▶ [The task]: Retype the full set of records. Keep every character identical.

(Records from a data source)
### src/rtl/gated_interval_timer.sv
module gated_interval_timer #(
  parameter int CW       = 16,
  parameter int MID_LOG2 = 4,
  parameter int SLO_LOG2 = 8
) (
  input  logic          clk,
  input  logic          rst_n,
  input  logic          clk_en,
  input  logic          hblank,
  input  logic          vblank,
  input  logic          wr_en,
  input  logic [1:0]    addr,
  input  logic [CW-1:0] wdata,
  output logic [CW-1:0] rdata,
  output logic          irq
);
  localparam int PW = SLO_LOG2;

  logic [CW-1:0] cnt_q, tgt_q;
  logic [9:0]    ctl_q;
  logic          match_f, ovf_f;
  logic [PW-1:0] pre_q;
  logic          hb_q, vb_q;
  logic          tick;

  wire run     = ctl_q[7];
  wire gate_on = ctl_q[2] && (ctl_q[3:0] != 4'b0111);
  wire g_now   = ctl_q[3] ? vblank : hblank;
  wire g_prev  = ctl_q[3] ? vb_q : hb_q;
  wire g_rise  = g_now & ~g_prev;
  wire g_fall  = ~g_now & g_prev;
  wire [1:0] gmode = ctl_q[5:4];

  wire gate_rst = gate_on && ((gmode == 2'd1 && g_rise) ||
                              (gmode == 2'd2 && g_fall) ||
                              (gmode == 2'd3 && (g_rise || g_fall)));
  wire inhibit  = gate_on && (gmode == 2'd0) && g_now;

  always_comb begin
    case (ctl_q[1:0])
      2'd0:    tick = clk_en;
      2'd1:    tick = clk_en && (&pre_q[MID_LOG2-1:0]);
      2'd2:    tick = clk_en && (&pre_q);
      default: tick = hblank & ~hb_q;
    endcase
  end

  wire          step   = run && tick && !inhibit;
  wire [CW-1:0] nxt    = cnt_q + 1'b1;
  wire          wrap   = &cnt_q;
  wire          hit    = (nxt == tgt_q);
  wire          wr_cnt = wr_en && (addr == 2'd0);
  wire          wr_ctl = wr_en && (addr == 2'd1);
  wire          wr_tgt = wr_en && (addr == 2'd2);

  always_ff @(posedge clk or negedge rst_n) begin
    if (!rst_n) begin
      cnt_q   <= '0;
      tgt_q   <= '1;
      ctl_q   <= '0;
      match_f <= 1'b0;
      ovf_f   <= 1'b0;
      pre_q   <= '0;
      hb_q    <= 1'b0;
      vb_q    <= 1'b0;
    end else begin
      hb_q <= hblank;
      vb_q <= vblank;
      if (clk_en) pre_q <= pre_q + 1'b1;
      if (wr_cnt) begin
        cnt_q <= wdata;
        pre_q <= '0;
      end else if (gate_rst) begin
        cnt_q    <= '0;
        pre_q    <= '0;
        match_f  <= 1'b0;
        ovf_f    <= 1'b0;
        ctl_q[7] <= 1'b1;
      end else if (step) begin
        cnt_q <= (hit && ctl_q[6]) ? '0 : nxt;
        if (hit && ctl_q[8]) match_f <= 1'b1;
        if (wrap && ctl_q[9]) ovf_f <= 1'b1;
      end
      if (wr_ctl) begin
        ctl_q <= wdata[9:0];
        if (wdata[10]) match_f <= 1'b0;
        if (wdata[11]) ovf_f <= 1'b0;
      end
      if (wr_tgt) tgt_q <= wdata;
    end
  end

  always_comb begin
    case (addr)
      2'd0:    rdata = cnt_q;
      2'd1:    rdata = {{(CW-12){1'b0}}, ovf_f, match_f, ctl_q};
      2'd2:    rdata = tgt_q;
      default: rdata = '0;
    endcase
  end

  assign irq = (match_f & ctl_q[8]) | (ovf_f & ctl_q[9]);


  hold_chk: assert property (@(posedge clk) disable iff (!rst_n)
    (!run && !wr_cnt && !gate_rst) |=> $stable(cnt_q));


  wrap_chk: assert property (@(posedge clk) disable iff (!rst_n)
    (step && wrap && !wr_cnt && !gate_rst) |=> (cnt_q == '0));


  ovf_set_chk: assert property (@(posedge clk) disable iff (!rst_n)
    (step && wrap && ctl_q[9] && !wr_cnt && !gate_rst && !(wr_ctl && wdata[11])) |=> ovf_f);


  match_hold_chk: assert property (@(posedge clk) disable iff (!rst_n)
    (match_f && !gate_rst && !(wr_ctl && wdata[10])) |=> match_f);


  gate_rst_chk: assert property (@(posedge clk) disable iff (!rst_n)
    (gate_rst && !wr_cnt && !wr_ctl) |=> (cnt_q == '0 && ctl_q[7] && !irq));


  forced_off_chk: assert property (@(posedge clk) disable iff (!rst_n)
    (ctl_q == {ctl_q[9:8], 1'b1, 1'b0, ctl_q[5:4], 4'b0111} && hblank && !hb_q && !wr_cnt)
    |=> (cnt_q != $past(cnt_q)));


  irq_src_chk: assert property (@(posedge clk) disable iff (!rst_n)
    $rose(irq) |-> ($past(step) || $past(wr_ctl)));
endmodule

▶ [Expected answer]:
### src/rtl/gated_interval_timer.sv
module gated_interval_timer #(
  parameter int CW       = 16,
  parameter int MID_LOG2 = 4,
  parameter int SLO_LOG2 = 8
) (
  input  logic          clk,
  input  logic          rst_n,
  input  logic          clk_en,
  input  logic          hblank,
  input  logic          vblank,
  input  logic          wr_en,
  input  logic [1:0]    addr,
  input  logic [CW-1:0] wdata,
  output logic [CW-1:0] rdata,
  output logic          irq
);
  localparam int PW = SLO_LOG2;

  logic [CW-1:0] cnt_q, tgt_q;
  logic [9:0]    ctl_q;
  logic          match_f, ovf_f;
  logic [PW-1:0] pre_q;
  logic          hb_q, vb_q;
  logic          tick;

  wire run     = ctl_q[7];
  wire gate_on = ctl_q[2] && (ctl_q[3:0] != 4'b0111);
  wire g_now   = ctl_q[3] ? vblank : hblank;
  wire g_prev  = ctl_q[3] ? vb_q : hb_q;
  wire g_rise  = g_now & ~g_prev;
  wire g_fall  = ~g_now & g_prev;
  wire [1:0] gmode = ctl_q[5:4];

  wire gate_rst = gate_on && ((gmode == 2'd1 && g_rise) ||
                              (gmode == 2'd2 && g_fall) ||
                              (gmode == 2'd3 && (g_rise || g_fall)));
  wire inhibit  = gate_on && (gmode == 2'd0) && g_now;

  always_comb begin
    case (ctl_q[1:0])
      2'd0:    tick = clk_en;
      2'd1:    tick = clk_en && (&pre_q[MID_LOG2-1:0]);
      2'd2:    tick = clk_en && (&pre_q);
      default: tick = hblank & ~hb_q;
    endcase
  end

  wire          step   = run && tick && !inhibit;
  wire [CW-1:0] nxt    = cnt_q + 1'b1;
  wire          wrap   = &cnt_q;
  wire          hit    = (nxt == tgt_q);
  wire          wr_cnt = wr_en && (addr == 2'd0);
  wire          wr_ctl = wr_en && (addr == 2'd1);
  wire          wr_tgt = wr_en && (addr == 2'd2);

  always_ff @(posedge clk or negedge rst_n) begin
    if (!rst_n) begin
      cnt_q   <= '0;
      tgt_q   <= '1;
      ctl_q   <= '0;
      match_f <= 1'b0;
      ovf_f   <= 1'b0;
      pre_q   <= '0;
      hb_q    <= 1'b0;
      vb_q    <= 1'b0;
    end else begin
      hb_q <= hblank;
      vb_q <= vblank;
      if (clk_en) pre_q <= pre_q + 1'b1;
      if (wr_cnt) begin
        cnt_q <= wdata;
        pre_q <= '0;
      end else if (gate_rst) begin
        cnt_q    <= '0;
        pre_q    <= '0;
        match_f  <= 1'b0;
        ovf_f    <= 1'b0;
        ctl_q[7] <= 1'b1;
      end else if (step) begin
        cnt_q <= (hit && ctl_q[6]) ? '0 : nxt;
        if (hit && ctl_q[8]) match_f <= 1'b1;
        if (wrap && ctl_q[9]) ovf_f <= 1'b1;
      end
      if (wr_ctl) begin
        ctl_q <= wdata[9:0];
        if (wdata[10]) match_f <= 1'b0;
        if (wdata[11]) ovf_f <= 1'b0;
      end
      if (wr_tgt) tgt_q <= wdata;
    end
  end

  always_comb begin
    case (addr)
      2'd0:    rdata = cnt_q;
      2'd1:    rdata = {{(CW-12){1'b0}}, ovf_f, match_f, ctl_q};
      2'd2:    rdata = tgt_q;
      default: rdata = '0;
    endcase
  end

  assign irq = (match_f & ctl_q[8]) | (ovf_f & ctl_q[9]);


  hold_chk: assert property (@(posedge clk) disable iff (!rst_n)
    (!run && !wr_cnt && !gate_rst) |=> $stable(cnt_q));


  wrap_chk: assert property (@(posedge clk) disable iff (!rst_n)
    (step && wrap && !wr_cnt && !gate_rst) |=> (cnt_q == '0));


  ovf_set_chk: assert property (@(posedge clk) disable iff (!rst_n)
    (step && wrap && ctl_q[9] && !wr_cnt && !gate_rst && !(wr_ctl && wdata[11])) |=> ovf_f);


  match_hold_chk: assert property (@(posedge clk) disable iff (!rst_n)
    (match_f && !gate_rst && !(wr_ctl && wdata[10])) |=> match_f);


  gate_rst_chk: assert property (@(posedge clk) disable iff (!rst_n)
    (gate_rst && !wr_cnt && !wr_ctl) |=> (cnt_q == '0 && ctl_q[7] && !irq));


  forced_off_chk: assert property (@(posedge clk) disable iff (!rst_n)
    (ctl_q == {ctl_q[9:8], 1'b1, 1'b0, ctl_q[5:4], 4'b0111} && hblank && !hb_q && !wr_cnt)
    |=> (cnt_q != $past(cnt_q)));


  irq_src_chk: assert property (@(posedge clk) disable iff (!rst_n)
    $rose(irq) |-> ($past(step) || $past(wr_ctl)));
endmodule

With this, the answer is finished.